(Dataset entries)
- - -

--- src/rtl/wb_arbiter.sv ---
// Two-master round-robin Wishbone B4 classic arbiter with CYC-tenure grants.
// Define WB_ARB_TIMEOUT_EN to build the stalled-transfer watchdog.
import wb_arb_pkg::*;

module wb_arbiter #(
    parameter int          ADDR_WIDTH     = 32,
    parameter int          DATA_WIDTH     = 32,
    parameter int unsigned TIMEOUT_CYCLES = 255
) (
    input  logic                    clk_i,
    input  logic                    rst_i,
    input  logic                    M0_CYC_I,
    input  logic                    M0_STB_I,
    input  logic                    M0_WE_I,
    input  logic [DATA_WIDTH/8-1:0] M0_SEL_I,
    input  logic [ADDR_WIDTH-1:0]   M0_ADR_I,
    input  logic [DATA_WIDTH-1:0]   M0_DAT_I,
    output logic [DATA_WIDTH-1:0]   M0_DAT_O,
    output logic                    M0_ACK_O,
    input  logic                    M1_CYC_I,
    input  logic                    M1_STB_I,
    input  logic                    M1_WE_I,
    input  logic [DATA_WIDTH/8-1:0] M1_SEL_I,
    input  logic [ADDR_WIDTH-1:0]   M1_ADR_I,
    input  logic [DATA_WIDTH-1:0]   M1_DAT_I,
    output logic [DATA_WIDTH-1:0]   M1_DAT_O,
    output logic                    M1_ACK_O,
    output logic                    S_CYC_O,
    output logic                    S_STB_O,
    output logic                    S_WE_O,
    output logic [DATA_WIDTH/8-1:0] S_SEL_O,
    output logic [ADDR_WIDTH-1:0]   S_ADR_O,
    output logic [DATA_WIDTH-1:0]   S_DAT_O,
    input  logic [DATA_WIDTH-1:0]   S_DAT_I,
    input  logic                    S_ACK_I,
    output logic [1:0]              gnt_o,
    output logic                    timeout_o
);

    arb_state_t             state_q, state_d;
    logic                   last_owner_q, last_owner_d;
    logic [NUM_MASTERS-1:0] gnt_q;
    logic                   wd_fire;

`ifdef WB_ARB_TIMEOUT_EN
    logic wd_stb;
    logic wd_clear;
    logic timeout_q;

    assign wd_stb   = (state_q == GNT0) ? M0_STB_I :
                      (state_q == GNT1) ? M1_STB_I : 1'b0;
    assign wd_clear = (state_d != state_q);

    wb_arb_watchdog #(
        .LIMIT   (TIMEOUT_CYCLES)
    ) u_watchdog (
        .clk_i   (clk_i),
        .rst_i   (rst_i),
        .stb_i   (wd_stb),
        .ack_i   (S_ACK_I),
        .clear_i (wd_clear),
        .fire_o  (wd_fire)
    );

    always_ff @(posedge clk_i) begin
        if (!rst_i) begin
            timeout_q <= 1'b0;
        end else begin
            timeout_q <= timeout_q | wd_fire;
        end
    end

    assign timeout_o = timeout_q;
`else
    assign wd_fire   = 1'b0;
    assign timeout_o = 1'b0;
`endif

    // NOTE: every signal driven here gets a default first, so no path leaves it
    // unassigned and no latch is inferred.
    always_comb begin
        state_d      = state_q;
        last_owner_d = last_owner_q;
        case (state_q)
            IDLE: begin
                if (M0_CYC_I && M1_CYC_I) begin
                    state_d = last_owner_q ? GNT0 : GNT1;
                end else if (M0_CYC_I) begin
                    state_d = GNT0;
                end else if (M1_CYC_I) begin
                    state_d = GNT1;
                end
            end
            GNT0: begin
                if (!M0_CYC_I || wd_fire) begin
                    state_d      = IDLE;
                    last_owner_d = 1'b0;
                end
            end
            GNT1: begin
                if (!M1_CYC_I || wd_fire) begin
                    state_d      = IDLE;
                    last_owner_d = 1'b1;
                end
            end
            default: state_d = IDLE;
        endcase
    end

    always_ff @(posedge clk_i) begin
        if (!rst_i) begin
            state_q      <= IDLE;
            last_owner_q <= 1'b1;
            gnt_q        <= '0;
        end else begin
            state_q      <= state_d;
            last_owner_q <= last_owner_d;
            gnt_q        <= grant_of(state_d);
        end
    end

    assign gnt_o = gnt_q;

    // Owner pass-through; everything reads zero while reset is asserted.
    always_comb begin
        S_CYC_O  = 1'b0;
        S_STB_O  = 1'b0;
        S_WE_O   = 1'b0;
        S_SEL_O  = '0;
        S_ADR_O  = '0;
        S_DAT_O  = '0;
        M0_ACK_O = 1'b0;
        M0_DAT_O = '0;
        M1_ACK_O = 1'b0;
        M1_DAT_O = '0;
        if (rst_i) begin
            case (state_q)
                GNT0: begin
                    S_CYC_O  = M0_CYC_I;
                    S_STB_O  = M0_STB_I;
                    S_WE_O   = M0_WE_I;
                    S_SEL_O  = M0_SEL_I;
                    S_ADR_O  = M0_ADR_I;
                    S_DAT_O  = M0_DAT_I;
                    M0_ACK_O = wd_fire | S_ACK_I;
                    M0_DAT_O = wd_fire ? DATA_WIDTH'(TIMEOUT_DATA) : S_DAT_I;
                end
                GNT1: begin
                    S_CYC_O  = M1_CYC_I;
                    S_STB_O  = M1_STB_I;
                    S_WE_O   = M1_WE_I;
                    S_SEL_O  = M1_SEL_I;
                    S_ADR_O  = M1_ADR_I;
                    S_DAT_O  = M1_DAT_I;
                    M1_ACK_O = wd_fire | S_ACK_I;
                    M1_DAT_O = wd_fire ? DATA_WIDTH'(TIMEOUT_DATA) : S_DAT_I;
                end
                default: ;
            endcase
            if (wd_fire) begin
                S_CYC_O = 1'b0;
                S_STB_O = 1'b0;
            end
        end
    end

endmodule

- - -

Would you return all of the data exactly as it stands above?

--- src/rtl/wb_arbiter.sv ---
// Two-master round-robin Wishbone B4 classic arbiter with CYC-tenure grants.
// Define WB_ARB_TIMEOUT_EN to build the stalled-transfer watchdog.
import wb_arb_pkg::*;

module wb_arbiter #(
    parameter int          ADDR_WIDTH     = 32,
    parameter int          DATA_WIDTH     = 32,
    parameter int unsigned TIMEOUT_CYCLES = 255
) (
    input  logic                    clk_i,
    input  logic                    rst_i,
    input  logic                    M0_CYC_I,
    input  logic                    M0_STB_I,
    input  logic                    M0_WE_I,
    input  logic [DATA_WIDTH/8-1:0] M0_SEL_I,
    input  logic [ADDR_WIDTH-1:0]   M0_ADR_I,
    input  logic [DATA_WIDTH-1:0]   M0_DAT_I,
    output logic [DATA_WIDTH-1:0]   M0_DAT_O,
    output logic                    M0_ACK_O,
    input  logic                    M1_CYC_I,
    input  logic                    M1_STB_I,
    input  logic                    M1_WE_I,
    input  logic [DATA_WIDTH/8-1:0] M1_SEL_I,
    input  logic [ADDR_WIDTH-1:0]   M1_ADR_I,
    input  logic [DATA_WIDTH-1:0]   M1_DAT_I,
    output logic [DATA_WIDTH-1:0]   M1_DAT_O,
    output logic                    M1_ACK_O,
    output logic                    S_CYC_O,
    output logic                    S_STB_O,
    output logic                    S_WE_O,
    output logic [DATA_WIDTH/8-1:0] S_SEL_O,
    output logic [ADDR_WIDTH-1:0]   S_ADR_O,
    output logic [DATA_WIDTH-1:0]   S_DAT_O,
    input  logic [DATA_WIDTH-1:0]   S_DAT_I,
    input  logic                    S_ACK_I,
    output logic [1:0]              gnt_o,
    output logic                    timeout_o
);

    arb_state_t             state_q, state_d;
    logic                   last_owner_q, last_owner_d;
    logic [NUM_MASTERS-1:0] gnt_q;
    logic                   wd_fire;

`ifdef WB_ARB_TIMEOUT_EN
    logic wd_stb;
    logic wd_clear;
    logic timeout_q;

    assign wd_stb   = (state_q == GNT0) ? M0_STB_I :
                      (state_q == GNT1) ? M1_STB_I : 1'b0;
    assign wd_clear = (state_d != state_q);

    wb_arb_watchdog #(
        .LIMIT   (TIMEOUT_CYCLES)
    ) u_watchdog (
        .clk_i   (clk_i),
        .rst_i   (rst_i),
        .stb_i   (wd_stb),
        .ack_i   (S_ACK_I),
        .clear_i (wd_clear),
        .fire_o  (wd_fire)
    );

    always_ff @(posedge clk_i) begin
        if (!rst_i) begin
            timeout_q <= 1'b0;
        end else begin
            timeout_q <= timeout_q | wd_fire;
        end
    end

    assign timeout_o = timeout_q;
`else
    assign wd_fire   = 1'b0;
    assign timeout_o = 1'b0;
`endif

    // NOTE: every signal driven here gets a default first, so no path leaves it
    // unassigned and no latch is inferred.
    always_comb begin
        state_d      = state_q;
        last_owner_d = last_owner_q;
        case (state_q)
            IDLE: begin
                if (M0_CYC_I && M1_CYC_I) begin
                    state_d = last_owner_q ? GNT0 : GNT1;
                end else if (M0_CYC_I) begin
                    state_d = GNT0;
                end else if (M1_CYC_I) begin
                    state_d = GNT1;
                end
            end
            GNT0: begin
                if (!M0_CYC_I || wd_fire) begin
                    state_d      = IDLE;
                    last_owner_d = 1'b0;
                end
            end
            GNT1: begin
                if (!M1_CYC_I || wd_fire) begin
                    state_d      = IDLE;
                    last_owner_d = 1'b1;
                end
            end
            default: state_d = IDLE;
        endcase
    end

    always_ff @(posedge clk_i) begin
        if (!rst_i) begin
            state_q      <= IDLE;
            last_owner_q <= 1'b1;
            gnt_q        <= '0;
        end else begin
            state_q      <= state_d;
            last_owner_q <= last_owner_d;
            gnt_q        <= grant_of(state_d);
        end
    end

    assign gnt_o = gnt_q;

    // Owner pass-through; everything reads zero while reset is asserted.
    always_comb begin
        S_CYC_O  = 1'b0;
        S_STB_O  = 1'b0;
        S_WE_O   = 1'b0;
        S_SEL_O  = '0;
        S_ADR_O  = '0;
        S_DAT_O  = '0;
        M0_ACK_O = 1'b0;
        M0_DAT_O = '0;
        M1_ACK_O = 1'b0;
        M1_DAT_O = '0;
        if (rst_i) begin
            case (state_q)
                GNT0: begin
                    S_CYC_O  = M0_CYC_I;
                    S_STB_O  = M0_STB_I;
                    S_WE_O   = M0_WE_I;
                    S_SEL_O  = M0_SEL_I;
                    S_ADR_O  = M0_ADR_I;
                    S_DAT_O  = M0_DAT_I;
                    M0_ACK_O = wd_fire | S_ACK_I;
                    M0_DAT_O = wd_fire ? DATA_WIDTH'(TIMEOUT_DATA) : S_DAT_I;
                end
                GNT1: begin
                    S_CYC_O  = M1_CYC_I;
                    S_STB_O  = M1_STB_I;
                    S_WE_O   = M1_WE_I;
                    S_SEL_O  = M1_SEL_I;
                    S_ADR_O  = M1_ADR_I;
                    S_DAT_O  = M1_DAT_I;
                    M1_ACK_O = wd_fire | S_ACK_I;
                    M1_DAT_O = wd_fire ? DATA_WIDTH'(TIMEOUT_DATA) : S_DAT_I;
                end
                default: ;
            endcase
            if (wd_fire) begin
                S_CYC_O = 1'b0;
                S_STB_O = 1'b0;
            end
        end
    end

endmodule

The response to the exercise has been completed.